**Directions for this task**
Only lines holding the word "fill" should be copied from the material.
** Opening Data provided block **
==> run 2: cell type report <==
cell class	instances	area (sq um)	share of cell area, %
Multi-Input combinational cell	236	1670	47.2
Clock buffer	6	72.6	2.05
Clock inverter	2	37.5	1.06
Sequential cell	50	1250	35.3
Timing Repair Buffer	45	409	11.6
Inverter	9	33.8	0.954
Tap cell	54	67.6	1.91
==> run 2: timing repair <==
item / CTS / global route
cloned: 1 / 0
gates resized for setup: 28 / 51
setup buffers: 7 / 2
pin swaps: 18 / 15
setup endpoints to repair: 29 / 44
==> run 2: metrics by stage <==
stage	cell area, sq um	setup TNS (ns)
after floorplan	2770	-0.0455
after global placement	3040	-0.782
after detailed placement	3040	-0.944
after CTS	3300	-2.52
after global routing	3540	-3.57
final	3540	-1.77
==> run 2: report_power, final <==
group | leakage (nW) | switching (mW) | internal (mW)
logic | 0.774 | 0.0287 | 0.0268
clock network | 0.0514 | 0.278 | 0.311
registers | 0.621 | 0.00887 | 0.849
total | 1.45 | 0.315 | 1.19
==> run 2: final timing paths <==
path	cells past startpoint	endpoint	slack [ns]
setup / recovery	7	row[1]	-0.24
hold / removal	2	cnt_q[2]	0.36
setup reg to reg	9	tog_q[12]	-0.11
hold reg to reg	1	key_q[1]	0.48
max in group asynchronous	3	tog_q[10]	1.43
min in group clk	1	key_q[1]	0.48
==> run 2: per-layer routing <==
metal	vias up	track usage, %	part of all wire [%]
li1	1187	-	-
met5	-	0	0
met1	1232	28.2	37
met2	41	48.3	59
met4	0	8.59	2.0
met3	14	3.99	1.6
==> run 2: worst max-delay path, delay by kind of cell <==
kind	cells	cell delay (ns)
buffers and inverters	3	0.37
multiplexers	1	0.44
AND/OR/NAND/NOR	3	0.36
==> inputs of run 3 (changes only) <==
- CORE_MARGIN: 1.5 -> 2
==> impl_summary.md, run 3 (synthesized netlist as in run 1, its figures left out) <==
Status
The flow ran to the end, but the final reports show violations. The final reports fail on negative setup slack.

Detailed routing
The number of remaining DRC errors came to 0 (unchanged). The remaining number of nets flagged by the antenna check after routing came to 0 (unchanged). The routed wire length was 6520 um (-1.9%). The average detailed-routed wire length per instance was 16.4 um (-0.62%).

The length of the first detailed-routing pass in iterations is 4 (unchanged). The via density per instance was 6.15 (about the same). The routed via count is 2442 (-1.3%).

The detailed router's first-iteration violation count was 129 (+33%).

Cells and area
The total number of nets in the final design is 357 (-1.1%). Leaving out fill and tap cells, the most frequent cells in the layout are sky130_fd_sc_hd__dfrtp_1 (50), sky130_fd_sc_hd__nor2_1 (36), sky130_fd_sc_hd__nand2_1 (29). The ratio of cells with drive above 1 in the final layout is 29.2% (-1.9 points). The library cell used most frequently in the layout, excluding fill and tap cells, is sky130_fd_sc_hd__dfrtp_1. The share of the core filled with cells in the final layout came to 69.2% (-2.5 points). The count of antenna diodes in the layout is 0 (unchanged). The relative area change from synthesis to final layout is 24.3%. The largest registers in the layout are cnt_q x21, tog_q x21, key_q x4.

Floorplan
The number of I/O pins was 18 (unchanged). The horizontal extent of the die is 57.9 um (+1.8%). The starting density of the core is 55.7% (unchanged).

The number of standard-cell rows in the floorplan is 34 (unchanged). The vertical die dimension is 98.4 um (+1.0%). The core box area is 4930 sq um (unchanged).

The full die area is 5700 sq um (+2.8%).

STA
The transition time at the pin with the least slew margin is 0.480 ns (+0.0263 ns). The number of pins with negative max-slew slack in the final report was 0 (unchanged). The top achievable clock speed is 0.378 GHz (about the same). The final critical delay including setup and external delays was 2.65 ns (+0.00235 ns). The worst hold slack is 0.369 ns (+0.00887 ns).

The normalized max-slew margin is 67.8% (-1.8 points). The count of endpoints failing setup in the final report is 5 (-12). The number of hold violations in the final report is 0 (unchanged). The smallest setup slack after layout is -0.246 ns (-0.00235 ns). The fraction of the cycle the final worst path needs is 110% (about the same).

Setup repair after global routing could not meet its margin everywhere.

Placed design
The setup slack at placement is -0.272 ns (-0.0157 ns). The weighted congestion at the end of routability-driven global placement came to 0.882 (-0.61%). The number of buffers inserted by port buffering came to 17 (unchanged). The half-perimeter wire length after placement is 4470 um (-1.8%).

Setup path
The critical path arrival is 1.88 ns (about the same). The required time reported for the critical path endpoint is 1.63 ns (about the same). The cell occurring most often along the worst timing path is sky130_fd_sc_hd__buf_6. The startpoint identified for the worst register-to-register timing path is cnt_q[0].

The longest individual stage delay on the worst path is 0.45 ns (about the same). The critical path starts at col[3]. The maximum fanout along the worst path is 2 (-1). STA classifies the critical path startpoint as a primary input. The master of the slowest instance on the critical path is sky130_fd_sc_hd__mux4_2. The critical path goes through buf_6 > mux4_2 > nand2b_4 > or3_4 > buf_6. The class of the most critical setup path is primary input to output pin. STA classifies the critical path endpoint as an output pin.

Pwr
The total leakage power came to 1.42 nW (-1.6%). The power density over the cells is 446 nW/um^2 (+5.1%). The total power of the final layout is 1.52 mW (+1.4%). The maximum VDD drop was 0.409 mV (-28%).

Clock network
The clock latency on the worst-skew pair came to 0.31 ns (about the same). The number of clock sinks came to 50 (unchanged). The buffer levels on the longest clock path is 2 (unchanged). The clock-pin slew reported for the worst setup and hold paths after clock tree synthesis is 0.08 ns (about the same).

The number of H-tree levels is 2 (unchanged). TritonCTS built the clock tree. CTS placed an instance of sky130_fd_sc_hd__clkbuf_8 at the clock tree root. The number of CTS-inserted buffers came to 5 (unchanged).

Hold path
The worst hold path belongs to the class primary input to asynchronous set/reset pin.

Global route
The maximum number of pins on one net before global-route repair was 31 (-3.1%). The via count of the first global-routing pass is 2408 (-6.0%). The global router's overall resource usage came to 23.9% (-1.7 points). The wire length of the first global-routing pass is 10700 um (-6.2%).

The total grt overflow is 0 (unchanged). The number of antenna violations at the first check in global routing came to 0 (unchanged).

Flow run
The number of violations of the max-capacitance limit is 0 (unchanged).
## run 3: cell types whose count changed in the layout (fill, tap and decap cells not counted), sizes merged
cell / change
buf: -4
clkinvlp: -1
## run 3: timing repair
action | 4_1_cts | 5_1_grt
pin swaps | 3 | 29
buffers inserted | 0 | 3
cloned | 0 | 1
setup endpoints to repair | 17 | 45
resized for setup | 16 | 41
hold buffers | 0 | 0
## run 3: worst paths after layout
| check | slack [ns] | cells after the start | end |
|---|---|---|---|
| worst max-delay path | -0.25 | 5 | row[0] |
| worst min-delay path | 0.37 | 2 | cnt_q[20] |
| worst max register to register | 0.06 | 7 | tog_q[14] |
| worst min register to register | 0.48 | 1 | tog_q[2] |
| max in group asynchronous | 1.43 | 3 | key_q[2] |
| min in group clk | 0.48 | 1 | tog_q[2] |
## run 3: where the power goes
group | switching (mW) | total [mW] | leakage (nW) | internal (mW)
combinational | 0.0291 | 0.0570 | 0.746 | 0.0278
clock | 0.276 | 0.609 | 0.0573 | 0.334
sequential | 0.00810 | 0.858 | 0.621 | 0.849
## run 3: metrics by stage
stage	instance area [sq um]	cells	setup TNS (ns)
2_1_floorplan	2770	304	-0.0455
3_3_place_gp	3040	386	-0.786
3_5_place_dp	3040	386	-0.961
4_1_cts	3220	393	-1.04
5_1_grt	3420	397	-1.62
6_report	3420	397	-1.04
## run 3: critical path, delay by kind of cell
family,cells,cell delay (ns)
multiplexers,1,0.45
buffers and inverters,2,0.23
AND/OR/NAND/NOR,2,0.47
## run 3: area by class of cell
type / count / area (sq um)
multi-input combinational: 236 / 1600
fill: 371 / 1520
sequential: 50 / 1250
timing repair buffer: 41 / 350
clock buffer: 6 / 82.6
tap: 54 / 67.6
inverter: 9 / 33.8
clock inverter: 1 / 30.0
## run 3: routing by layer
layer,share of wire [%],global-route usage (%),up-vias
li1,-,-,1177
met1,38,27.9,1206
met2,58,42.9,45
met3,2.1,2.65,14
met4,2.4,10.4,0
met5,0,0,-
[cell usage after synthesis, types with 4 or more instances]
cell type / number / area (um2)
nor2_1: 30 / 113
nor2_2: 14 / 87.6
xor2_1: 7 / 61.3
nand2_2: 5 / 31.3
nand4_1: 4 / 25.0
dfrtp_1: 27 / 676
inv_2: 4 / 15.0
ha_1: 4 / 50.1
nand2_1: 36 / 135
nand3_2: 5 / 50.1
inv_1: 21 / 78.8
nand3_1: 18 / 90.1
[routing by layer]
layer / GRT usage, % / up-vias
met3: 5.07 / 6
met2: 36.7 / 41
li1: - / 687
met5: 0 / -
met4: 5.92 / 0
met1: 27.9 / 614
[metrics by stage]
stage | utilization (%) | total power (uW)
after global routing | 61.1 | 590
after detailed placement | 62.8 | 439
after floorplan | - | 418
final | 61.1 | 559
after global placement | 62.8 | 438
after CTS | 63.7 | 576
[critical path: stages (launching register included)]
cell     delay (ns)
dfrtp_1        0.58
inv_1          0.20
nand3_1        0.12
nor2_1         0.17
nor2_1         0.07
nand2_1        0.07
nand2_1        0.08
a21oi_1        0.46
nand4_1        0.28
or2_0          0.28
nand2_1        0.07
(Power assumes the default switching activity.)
### src/flat_wrapper.sv
// flat-port wrapper written by rule: the top's interface ports become plain ports
module spi_slave_pico_flat 
#(
  parameter logic [31:0] ADDR  = 32'h0000_0000,
  parameter int          WIDTH = 8
)
  (clk, reset, spi_sclk, spi_cs_n, spi_mosi, spi_miso, spi_miso_oe, irq, bus_addr, bus_wdata, bus_wen, bus_mem_valid, bus_mem_ready, bus_mem_port_ready, bus_rdata);
  spi_slave_pico_if bus_i ();
  input  logic clk;
  input  logic reset;
  input  logic spi_sclk;
  input  logic spi_cs_n;
  input  logic spi_mosi;
  output logic spi_miso;
  output logic spi_miso_oe;
  output logic irq;
  input wire logic [$bits(bus_i.addr)-1:0] bus_addr;
  input wire logic [$bits(bus_i.wdata)-1:0] bus_wdata;
  input wire logic [$bits(bus_i.wen)-1:0] bus_wen;
  input wire logic [$bits(bus_i.mem_valid)-1:0] bus_mem_valid;
  input wire logic [$bits(bus_i.mem_ready)-1:0] bus_mem_ready;
  output wire logic [$bits(bus_i.mem_port_ready)-1:0] bus_mem_port_ready;
  output wire logic [$bits(bus_i.rdata)-1:0] bus_rdata;
  assign bus_i.addr = bus_addr;
  assign bus_i.wdata = bus_wdata;
  assign bus_i.wen = bus_wen;
  assign bus_i.mem_valid = bus_mem_valid;
  assign bus_i.mem_ready = bus_mem_ready;
  assign bus_mem_port_ready = bus_i.mem_port_ready;
  assign bus_rdata = bus_i.rdata;
  spi_slave_pico #(.ADDR(ADDR), .WIDTH(WIDTH)) u_core (.clk(clk), .reset(reset), .bus(bus_i), .spi_sclk(spi_sclk), .spi_cs_n(spi_cs_n), .spi_mosi(spi_mosi), .spi_miso(spi_miso), .spi_miso_oe(spi_miso_oe), .irq(irq));
endmodule
### config.mk
export PLATFORM = sky130hd
export DESIGN_NAME = spi_slave_pico_flat
export DESIGN_NICKNAME = d
export VERILOG_FILES = /design/src/rtl/spi_slave_pico_if.sv /design/src/rtl/spi_slave_pico.sv /design/src/flat_wrapper.sv
export SDC_FILE = /design/constraint.sdc
export NUM_CORES = 1
export LEC_CHECK = 0
export CAP_MARGIN = 20
export CORE_ASPECT_RATIO = 1.2
export CORE_UTILIZATION = 45
export CTS_BUF_LIST = sky130_fd_sc_hd__clkbuf_4 sky130_fd_sc_hd__clkbuf_8
export DETAILED_ROUTE_END_ITERATION = 8
export GPL_ROUTABILITY_DRIVEN = 0
export PLACE_DENSITY = 0.94
export SYNTH_ARGS = -nofsm -noshare
export SYNTH_HDL_FRONTEND = slang
export SYNTH_SLANG_ARGS = --single-unit
export TNS_END_PERCENT = 1
### constraint.sdc
create_clock -name clk -period 2.5 [get_ports clk]
set_input_delay 0.375 -clock clk [delete_from_list [all_inputs] [get_ports clk]]
set_output_delay 0.375 -clock clk [all_outputs]
set_load 0.05 [all_outputs]
**config.mk**
```make
export PLATFORM = sky130hd
export DESIGN_NAME = seven_segment_display_decoder__4
export DESIGN_NICKNAME = d
export VERILOG_FILES = /design/src/rtl/seven_segment_display_decoder__4.sv
export SDC_FILE = /design/constraint.sdc
export NUM_CORES = 1
export LEC_CHECK = 0
export ABC_CLOCK_PERIOD_IN_PS = 2640
export BUFFER_PORTS_ARGS = -buffer_cell sky130_fd_sc_hd__buf_2
export CAP_MARGIN = 20
export CORE_MARGIN = 1
export CORE_UTILIZATION = 50
export CTS_CLUSTER_DIAMETER = 30
export DETAILED_ROUTE_END_ITERATION = 7
export PLACE_DENSITY = 0.79
export SLEW_MARGIN = 20
export SYNTH_ARGS = -nofsm -noshare
export SYNTH_HDL_FRONTEND = slang
export SYNTH_SLANG_ARGS = --single-unit
```
**constraint.sdc**
```tcl
create_clock -name clock -period 2.64 [get_ports clock]
set_input_delay 0.132 -clock clock [delete_from_list [all_inputs] [get_ports clock]]
set_output_delay 0.132 -clock clock [all_outputs]
set_load 0.02 [all_outputs]
```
** Closing Data provided block **
**Response**
The total number of nets in the final design is 357 (-1.1%). Leaving out fill and tap cells, the most frequent cells in the layout are sky130_fd_sc_hd__dfrtp_1 (50), sky130_fd_sc_hd__nor2_1 (36), sky130_fd_sc_hd__nand2_1 (29). The ratio of cells with drive above 1 in the final layout is 29.2% (-1.9 points). The library cell used most frequently in the layout, excluding fill and tap cells, is sky130_fd_sc_hd__dfrtp_1. The share of the core filled with cells in the final layout came to 69.2% (-2.5 points). The count of antenna diodes in the layout is 0 (unchanged). The relative area change from synthesis to final layout is 24.3%. The largest registers in the layout are cnt_q x21, tog_q x21, key_q x4.
## run 3: cell types whose count changed in the layout (fill, tap and decap cells not counted), sizes merged
fill: 371 / 1520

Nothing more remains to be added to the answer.